Duellen (The Duel) is a 1962 Danish drama film directed by Knud Leif Thomsen. It was entered into the 12th Berlin International Film Festival.

Cast
 Frits Helmuth - Mikael
 Malene Schwartz - Tina
 John Price - Claes
 Axel Strøbye - Basse
 Hans Kurt - 1. skuespiller
 Buster Larsen - 2. skuespiller
 Vera Gebuhr - Lene
 Albert Watson - Kampdommeren
 Ulla Darni - Refrænsangerinden Sussy
 Elith Pio - Tinas morfar
 Poul Müller - Professoren
 Karl Stegger - Opsynsmanden
 Aage Winther-Jørgensen - Bloddonor
 Minna Jørgensen - Sygeplejerske
 Paul Thomsen - Tjener
 Knud Rex - Konferencieren

Setting 
This film came about whilst in Denmark, there was an intense debate whether censorship should remain and meddle in, what (foreign) classic erotic literature could be translated and published together with similar upcoming domestic works, or which age group could be considered allowed to watch films of interest to youth.

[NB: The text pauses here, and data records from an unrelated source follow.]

## src/rtl/rr_stream_arbiter.sv

```systemverilog
// rr_stream_arbiter
// Round-robin arbiter that shares one downstream valid/ready stream between
// NUM_REQ_P upstream requesters. A grant is held for up to BURST_P handshaken
// beats, then priority rotates past the owner. Data and handshake pass through
// combinationally; only the arbitration state (state, owner, pointer, beat
// counter) is registered.
//
// Configuration macro: RR_ARB_BURST_LOCK_EN
//   defined   : burst-locked grants of up to BURST_P beats.
//   undefined : every handshake ends the grant (BURST_P treated as 1, no
//               beat counter is built).
//
// Ports:
//   clk_i       clock, rising edge
//   rst_i       synchronous active-high reset
//   data_i      requester data, requester k at [k*WIDTH_P +: WIDTH_P]
//   valid_i     per-requester valid
//   ready_o     per-requester ready (only the grantee sees ready_i)
//   data_o      granted data
//   valid_o     downstream valid
//   ready_i     downstream ready
//   grant_id_o  granted requester index, 0 when valid_o is low
//   busy_o      high while a grant is held (OWNED)
module rr_stream_arbiter #(
  parameter int NUM_REQ_P = 4,
  parameter int WIDTH_P   = 8,
  parameter int BURST_P   = 4
) (
  input  logic                           clk_i,
  input  logic                           rst_i,
  input  logic [NUM_REQ_P*WIDTH_P-1:0]   data_i,
  input  logic [NUM_REQ_P-1:0]           valid_i,
  output logic [NUM_REQ_P-1:0]           ready_o,
  output logic [WIDTH_P-1:0]             data_o,
  output logic                           valid_o,
  input  logic                           ready_i,
  output logic [$clog2(NUM_REQ_P)-1:0]   grant_id_o,
  output logic                           busy_o
);

  localparam int IDW = $clog2(NUM_REQ_P);
`ifdef RR_ARB_BURST_LOCK_EN
  localparam int BURST_EFF = BURST_P;
  localparam int CNT_W     = $clog2(BURST_P) + 1;
`else
  // Any legal BURST_P collapses to single-beat grants.
  localparam int BURST_EFF = (BURST_P > 0) ? 1 : 0;
`endif

  typedef enum logic {IDLE, OWNED} state_t;

  state_t          state_q, state_d;
  logic [IDW-1:0]  owner_q, owner_d;
  logic [IDW-1:0]  ptr_q,   ptr_d;
`ifdef RR_ARB_BURST_LOCK_EN
  logic [CNT_W-1:0] cnt_q, cnt_d;
`endif

  logic [IDW-1:0]  pick;
  logic            any_vld;
  logic [IDW-1:0]  g;
  logic            has_g;
  logic            g_vld;
  logic            hs;

  // (base + off) mod NUM_REQ_P, valid for off < NUM_REQ_P; handles
  // non-power-of-two requester counts.
  function automatic logic [IDW-1:0] idx_add(input logic [IDW-1:0] base,
                                             input int off);
    int s;
    s = int'(base) + off;
    if (s >= NUM_REQ_P) s = s - NUM_REQ_P;
    return IDW'(s);
  endfunction

  // Rotating priority search. Walking from lowest to highest priority lets
  // the last hit win without needing an early exit.
  always_comb begin
    pick    = '0;
    any_vld = 1'b0;
    for (int i = NUM_REQ_P - 1; i >= 0; i--) begin
      if (valid_i[idx_add(ptr_q, i)]) begin
        pick    = idx_add(ptr_q, i);
        any_vld = 1'b1;
      end
    end
  end

  assign g     = (state_q == OWNED) ? owner_q : pick;
  assign has_g = (state_q == OWNED) || any_vld;

  // Combinational steering of data/valid/ready through the grantee. Reset
  // forces all handshake outputs low regardless of requester activity.
  always_comb begin
    g_vld   = 1'b0;
    data_o  = '0;
    ready_o = '0;
    for (int k = 0; k < NUM_REQ_P; k++) begin
      if (g == IDW'(k)) begin
        g_vld      = valid_i[k];
        data_o     = data_i[k*WIDTH_P +: WIDTH_P];
        ready_o[k] = ready_i & has_g & ~rst_i;
      end
    end
    valid_o    = g_vld & has_g & ~rst_i;
    grant_id_o = valid_o ? g : '0;
  end

  assign hs     = valid_o & ready_i;
  assign busy_o = (state_q == OWNED) & ~rst_i;

  always_comb begin
    state_d = state_q;
    owner_d = owner_q;
    ptr_d   = ptr_q;
`ifdef RR_ARB_BURST_LOCK_EN
    cnt_d   = cnt_q;
`endif
    case (state_q)
      IDLE: begin
        if (any_vld) begin
          if (hs && (BURST_EFF == 1)) begin
            ptr_d = idx_add(pick, 1);
          end else begin
            // Entered even without a handshake so a stalled offer keeps
            // its grant (stable data_o/grant_id_o under backpressure).
            state_d = OWNED;
            owner_d = pick;
`ifdef RR_ARB_BURST_LOCK_EN
            cnt_d   = hs ? CNT_W'(1) : '0;
`endif
          end
        end
      end
      OWNED: begin
        if (!valid_i[owner_q]) begin
          // Owner went quiet: release, costing one bubble cycle.
          state_d = IDLE;
          ptr_d   = idx_add(owner_q, 1);
        end else if (hs) begin
`ifdef RR_ARB_BURST_LOCK_EN
          if (cnt_q == CNT_W'(BURST_P - 1)) begin
            state_d = IDLE;
            ptr_d   = idx_add(owner_q, 1);
            cnt_d   = '0;
          end else begin
            cnt_d = cnt_q + 1'b1;
          end
`else
          state_d = IDLE;
          ptr_d   = idx_add(owner_q, 1);
`endif
        end
      end
      default: state_d = IDLE;
    endcase
  end

  always_ff @(posedge clk_i) begin
    if (rst_i) begin
      state_q <= IDLE;
      owner_q <= '0;
      ptr_q   <= '0;
`ifdef RR_ARB_BURST_LOCK_EN
      cnt_q   <= '0;
`endif
    end else begin
      state_q <= state_d;
      owner_q <= owner_d;
      ptr_q   <= ptr_d;
`ifdef RR_ARB_BURST_LOCK_EN
      cnt_q   <= cnt_d;
`endif
    end
  end

endmodule

```

## config.mk

```make
export PLATFORM = sky130hd
export DESIGN_NAME = rr_stream_arbiter
export DESIGN_NICKNAME = d
export VERILOG_FILES = /design/src/rtl/rr_stream_arbiter.sv
export SDC_FILE = /design/constraint.sdc
export NUM_CORES = 1
export LEC_CHECK = 0
export ABC_AREA = 1
export BUFFER_PORTS_ARGS = -buffer_cell sky130_fd_sc_hd__buf_2
export CAP_MARGIN = 20
export CORE_MARGIN = 2
export CORE_UTILIZATION = 30
export CTS_CLUSTER_SIZE = 8
export DETAILED_ROUTE_END_ITERATION = 12
export GPL_TIMING_DRIVEN = 0
export PLACE_DENSITY = 0.69
export SETUP_SLACK_MARGIN = 0.15
export SYNTH_ARGS = -nofsm -noshare
export SYNTH_HDL_FRONTEND = slang
export SYNTH_SLANG_ARGS = --single-unit
```

## constraint.sdc

```tcl
create_clock -name clk_i -period 2.4 [get_ports clk_i]
set_clock_uncertainty 0.05 [all_clocks]
set_input_delay 0.24 -clock clk_i [delete_from_list [all_inputs] [get_ports clk_i]]
set_output_delay 0.24 -clock clk_i [all_outputs]
set_load 0.005 [all_outputs]
```

Yosys cells after proc, flatten, opt, wreduce, memory -nomap -nowiden
Index checks and enable logic that the tools add are counted.
- register bits: 5
- bits in latches: 0
- bits in writable memories: 0
- memory bits (read-only): 0
- bits of input ports: 39
- word-level logic and storage cells: 91
- memories kept: 0
- add/sub/neg operators: 11
- multipliers: 0
- divide/modulo/power cells: 0
- $lt $le $gt $ge: 11
- equal/unequal tests: 6
- shifts and indexed selects: 0
- mux-type cells: 47
- bitwise logic cells: 9
- reductions and logical operators: 4
- operators by type and width (kind ; number):
    two-way mux 2 bit ; 16
    two-way mux 8 bit ; 4
    two-way mux 1 bit ; 20
    >= comparator 3 bit, second input constant ; 5
    < comparator 2 x 3 -> 1 bit, second input constant ; 5
    subtractor 2 x 1 -> 2 bit, second input constant ; 6
    binary-select mux 1 bit (select 2 bit) ; 5
    adder 2 x 1 -> 3 bit, second input constant ; 3
    adder 2 x 2 -> 3 bit, second input constant ; 2
    bitwise AND 1 bit ; 6
    AND reduction 3 bit ; 2
    == test 2 bit, second input constant ; 2
    inequality test 2 bit, second input constant ; 2
    one-hot mux 2 bit (2 select lines) ; 1
    >= comparator 2 x 3 -> 1 bit, second input constant ; 1
    inequality test 3 bit, second input constant ; 1
    inverter 1 bit ; 3
    == test 2 x 1 -> 1 bit, second input constant ; 1
    logical NOT 2 bit ; 1
    one-hot mux 1 bit (2 select lines) ; 1
    logical OR 1 bit ; 1

Longest topological paths before layout
- depth in word-level cells: 21
- gate-level depth with buffers: 22
- depth with buffers taken out: 22

Worst setup path before layout
No wires, ideal clock.
- path kind: register to output
- start point: register ptr_q[0]
- end point: output port data_o[0]
- data arrival time: 2.250 ns
- required time: 2.110 ns
- setup slack: -0.140 ns
- stages on the path, launching flop included: 17
- path buffers: 1
- cell sequence: dfxtp_1 > inv_2 > nand2_1 > nand2_2 > nand2_1 > nand2_2 > nor2_4 > nor2_2 > nand2_2 > nand3_2 > nand2_2 > inv_2 > ha_1 > buf_2 > nor2_1 > a221oi_1 > o31ai_1
- longest elaborated chain between the ends: 15
- RTL lines (what ; line ; RTL):
    from (decl) ; 54 ; logic [IDW-1:0] ptr_q, ptr_d;
    from (signal assigned) ; 170 ; ptr_q <= ptr_d;
    adder 2 x 2 -> 3 bit ; 71 ; s = int'(base) + off;
    >= comparator 3 bit / subtractor 2 x 1 -> 2 bit (equally long branches) ; 72 ; if (s >= NUM_REQ_P) s = s - NUM_REQ_P;
    two-way mux 2 bit ; 72 ;
    binary-select mux 1 bit (select 2 bit) ; 82 ; if (valid_i[idx_add(ptr_q, i)]) begin
    two-way mux 1 bit (implied by the code) ; 82 ;
    two-way mux 2 bit (3 in a row) ; 82 ;
    two-way mux 2 bit * ; 82 ;
    two-way mux 2 bit * ; 89 ; assign g = (state_q == OWNED) ? owner_q : pick;
    logical NOT 2 bit ; 99 ; if (g == IDW'(k)) begin
    two-way mux 8 bit (3 in a row) ; 99 ;
    two-way mux 8 bit * ; 99 ;
    to (decl) ; 34 ; output logic [WIDTH_P-1:0] data_o,
Every way passes the cells marked *; elsewhere a longest branch is shown, timed or not. The select of a mux whose other input is x is not followed.

Final worst setup path
Same ends and word-level chain as after synthesis.

==> impl_results.md <==
- Iteration-0 DRC Markers: 35
- Count of cell types in the netlist: 21
- Crit end category: output port
- Critical path fanouts, max: 8
- Tightest Pin Transition: 0.301 ns
- CTS tree: done
- Logic pwr share: 93.1%
- Req. time, crit path: 2.11 ns
- Drt wl/cell: 13.5 um
- Row count: 20
- Max-cap check violation count: 0
- Hold Violations, Final: 0
- Max-slew headroom: 79.9%
- Failing checks: setup timing
- DRC: 0
- Routability congestion estimate: 0.905
- Detailed Route WL: 3.99 mm
- Clock Latency Late Sink: 0.23 ns
- Initial antenna violation count: 0
- Setup_tns: -5.66 ns
- Clock sinks: 5
- Switching share of power: 47.5%
- Root Driver: clkbuf_4
- P_int: 2.19 mW
- CTS Hold Bufs: 0
- #FFs+latches synth: 5
- Clock transition at path regs: 0.04 ns
- Setup violators final: 18
- DP HPWL: 2.30 mm
- Initial Utilization: 31.1%
- Vias per cell: 4.98
- Sw power: 1.98 mW
- GRT Resource Usage Total: 18.8%
- Core ar.: 3000 um^2
- Layout cells sized above 1: 60.1%
- Via Count: 1473
- I/O pin count: 55
- Peak supply drop: 0.865 mV
- Pre-antenna DRT Iters: 4
- PD cells: 2230 nW/um^2
- Maximum number of pins on one net before global-route repair: 11
- Setup ws final: -0.482 ns
- Status: finished, violations left
- Syn_area_per_cell: 5.56 um^2
- Port bufs: 54
- Post-DRT Antenna Nets: 0
- Final-report max-slew violation count: 0
- Vias in the first global route: 1265
- Post-synthesis cell area: 933 um^2
- First-pass GRT wire length: 5.20 mm
- Die Wd: 59.8 um
- Final nets: 307
- Worst Setup Start Kind: flop
- Clock buffer depth: 2
- Overflow after GRT: 0
- Clock network fraction of total power: 2.2%
- Seq pwr share: 4.7%
- ANT cells: 0
- LEAKAGE: 0.989 nW
- Layout fillers: 279
- Critical path arrival: 2.59 ns
- CTS H-tree depth: 1
- Area Growth Syn to Fin: 99.7%
- Syn Nets: 211
- CP Class: flop to output port
- Area leader, netlist: nand2_1
- Synthesis Warnings: 0
- Commonest cells after routing, fill and taps aside: buf_2, nand2_1, buf_4, nor2_1, nand2_2
- Die area: 3570 um^2
- TritonCTS buffer count: 3
- F_max: 347 MHz
- Synthesized instance count: 168
- Top cells by area, synth: nand2_1, dfxtp_1, nand2_2, nor2_1, a221oi_1
- Share of the synthesized area in the top cell type: 20.9%
- FF/Latch Area: 108 um^2
- Core Util, Final: 62.1%
- Die Span Y: 59.8 um
- Footprint of the multi-input gates: 918 um^2
- Commonest non-fill, non-tap cell in the layout: buf_2
- Crit share post-route: 120%
- Minimum clock period: 2.88 ns
- Sequential share of the synthesized area: 10.7%
- Hold WC Path Type: input port to flop
- RSZ-0062 raised after global routing: yes
-- final timing paths --
check            from  cells past startpoint    endpoint  slack [ns]
max          ptr_q[0]                     18   data_o[0]       -0.48
min             rst_i                      2    ptr_q[1]        0.21
max reg2reg  ptr_q[0]                     22  owner_q[1]       -0.39
min reg2reg  ptr_q[1]                      2    ptr_q[1]        0.51
-- logic make-up after synthesis --
logic type | share of synthesized area [%]
AND/OR/NAND/NOR | 50.0
AO/OA/AOI/OAI | 22.8
buffers and inverters | 11.1
flip-flops | 10.7
adder cells (fa/ha/maj) | 5.36
-- state kept, by name (all words and copies together), names as in the netlist --
register	count
state_q	1
ptr_q	2
owner_q	2
-- cells in the mapped netlist --
| cell | n |
|---|---|
| a21oi_1 | 6 |
| nor2_1 | 21 |
| a221oi_1 | 8 |
| buf_6 | 1 |
| clkbuf_1 | 2 |
| nor2_2 | 2 |
| nor2_4 | 1 |
| inv_1 | 17 |
| nand2_1 | 52 |
| o21ai_0 | 5 |
| nand2_2 | 15 |
| nand3_2 | 3 |
| o21ai_1 | 2 |
| nand3_1 | 9 |
| a21oi_2 | 1 |
| buf_2 | 2 |
| o21ai_2 | 1 |
| o31ai_1 | 8 |
| inv_2 | 3 |
| ha_1 | 4 |
| dfxtp_1 | 5 |
-- metal layers --
| metal | wire, um | part of all wire (%) | vias up | track usage (%) |
|---|---|---|---|---|
| met5 | 0 | 0 | - | 0 |
| met4 | 163 | 4.1 | 0 | 10.8 |
| met3 | 284 | 7.1 | 13 | 2.16 |
| met2 | 2080 | 52 | 68 | 35.7 |
| met1 | 1460 | 37 | 653 | 19.5 |
| li1 | - | - | 739 | - |
-- worst max-delay path, cell delays in order, from the launching register on --
cell and delay, ns:
dfxtp_4 0.43, inv_6 0.07, nand2_1 0.08, nand2_2 0.08
nand2_1 0.10, nand2_2 0.08, nor2_4 0.11, nor2_2 0.05
nand2_2 0.09, nand3_4 0.10, nand2_4 0.11, inv_4 0.05
ha_4 0.16, buf_6 0.12, nor2_4 0.21, buf_4 0.16
a221oi_2 0.04, o31ai_1 0.17, buf_2 0.15
-- cell type report --
class	count	area share, %
tap	33	2.21
clock buffer	4	1.41
inverter	20	4.83
buffer	5	4.09
timing repair buffer	91	32.4
sequential	5	5.77
multi-input combinational	138	49.3
-- power groups by stage --
stage	combinational (mW)	sequential, mW	clock, mW
floorplan	1.63	0.157	0
global placement	2.19	0.169	0
detailed placement	2.19	0.169	0
CTS	3.12	0.179	0.0981
global route	4.21	0.196	0.110
finish	3.87	0.196	0.0932
-- what timing repair did --
item,in CTS,in global routing
resized for setup,21,34
endpoints found under the setup margin,20,20
setup buffers,25,10
gates cloned,1,1
pin swaps,9,20
-- per-stage QoR --
stage	cell area, um^2	total power, mW	worst slack (ns)	hold slack [ns]	instances
2_1_floorplan	981	1.79	0.152	0.252	168
3_3_place_gp	1290	2.35	-0.242	0.421	255
3_5_place_dp	1290	2.36	-0.245	0.430	255
4_1_cts	1630	3.40	-0.346	0.194	285
5_1_grt	1860	4.51	-0.621	0.190	296
6_report	1860	4.16	-0.482	0.206	296
(Power assumes the default switching activity.)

Synopsis and critics reception 
The story is a classic triangle drama about Mikael, a medicine student, who the casual liberal man he thinks he is, works extra at a strip club, where he meets and falls in love with Tina. She dreams of a film career, and works extra as an assistant and mistress for an older cynical film director Claes. When Mikael finds out, confused and hurt, he rather surprisingly challenges Claes to a duel.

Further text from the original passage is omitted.